§ **Saved entries**:
--------

This is an optimization exercise on Yosys and OpenROAD, whose aim is small area, a short achievable clock period and few clock cycles, not a production implementation. Function was not checked in any run shown here: the RTL went through the layout flow alone.

==> flow/design.v <==
package chirp_gen_pkg;
  localparam int CHIRP_TYPE_SIZE = 2;
  localparam logic [CHIRP_TYPE_SIZE-1:0] TYPE_UP    = 2'd0;
  localparam logic [CHIRP_TYPE_SIZE-1:0] TYPE_DOWN  = 2'd1;
  localparam logic [CHIRP_TYPE_SIZE-1:0] TYPE_QDOWN = 2'd2;
endpackage
module chirp_add #(
  parameter int W = 32
) (
  input  logic [W-1:0] a,
  input  logic [W-1:0] b,
  input  logic         ci,
  output logic [W-1:0] s
);
  logic [W-1:0] p0, g, p, gn, pn;
  always_comb begin
    p0 = a ^ b;
    g  = a & b;
    p  = p0;
    g[0] = g[0] | (p[0] & ci);
    for (int l = 1; l < W; l = l * 2) begin
      gn = g;
      pn = p;
      for (int i = 0; i < W; i++)
        if ((i / l) % 2 == 1) begin
          gn[i] = g[i] | (p[i] & g[(i / l) * l - 1]);
          pn[i] = p[i] & p[(i / l) * l - 1];
        end
      g = gn;
      p = pn;
    end
    s = p0 ^ {g[W-2:0], ci};
  end
endmodule
module chirp_freq_step #(
  parameter int PRECISION = 32
) (
  input  logic [PRECISION-1:0] freq,
  input  logic [PRECISION-1:0] d,
  input  logic [PRECISION-1:0] w,
  input  logic                 cin,
  input  logic                 k,
  input  logic                 up,
  input  logic                 use_test,    
  input  logic                 force_fold,  
  output logic [PRECISION-1:0] next_freq
);
  localparam int P = PRECISION;
  logic [P-1:0] s, t;
  logic [P-1:0] t_sum, t_car;
  logic [P:0]   x_a, x_b, x_c, x_sum, x_car, x;
  logic         ovf;
  logic         fold;
  always_comb begin
    t_sum = freq ^ d ^ w;
    t_car = {(freq[P-2:0] & d[P-2:0]) | (freq[P-2:0] & w[P-2:0]) | (d[P-2:0] & w[P-2:0]), k};
    x_a   = {freq[P-1], freq};
    x_b   = {d[P-1], d};
    x_c   = {up, up, w[P-1:1]};
    x_sum = x_a ^ x_b ^ x_c;
    x_car = {(x_a[P-1:0] & x_b[P-1:0]) | (x_a[P-1:0] & x_c[P-1:0]) | (x_b[P-1:0] & x_c[P-1:0]), 1'b1};
  end
  chirp_add #(.W(P))   u_s (.a(freq),  .b(d),     .ci(cin),  .s(s));
  chirp_add #(.W(P))   u_t (.a(t_sum), .b(t_car), .ci(1'b0), .s(t));
  chirp_add #(.W(P+1)) u_x (.a(x_sum), .b(x_car), .ci(1'b0), .s(x));
  always_comb begin
    ovf  = (freq[P-1] == d[P-1]) && (s[P-1] != freq[P-1]);
    fold = use_test ? (up ^ x[P] ^ ovf) : force_fold;
    next_freq = fold ? t : s;
  end
endmodule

--------

§ **WHAT THE TASK REQUIRES**:
Exact copies of the lines from the one containing "(s[P-1] != freq[P-1]);" through the final line of the records are all the answer should hold.

§ **WRITTEN REPLY**:
    ovf  = (freq[P-1] == d[P-1]) && (s[P-1] != freq[P-1]);
    fold = use_test ? (up ^ x[P] ^ ovf) : force_fold;
    next_freq = fold ? t : s;
  end
endmodule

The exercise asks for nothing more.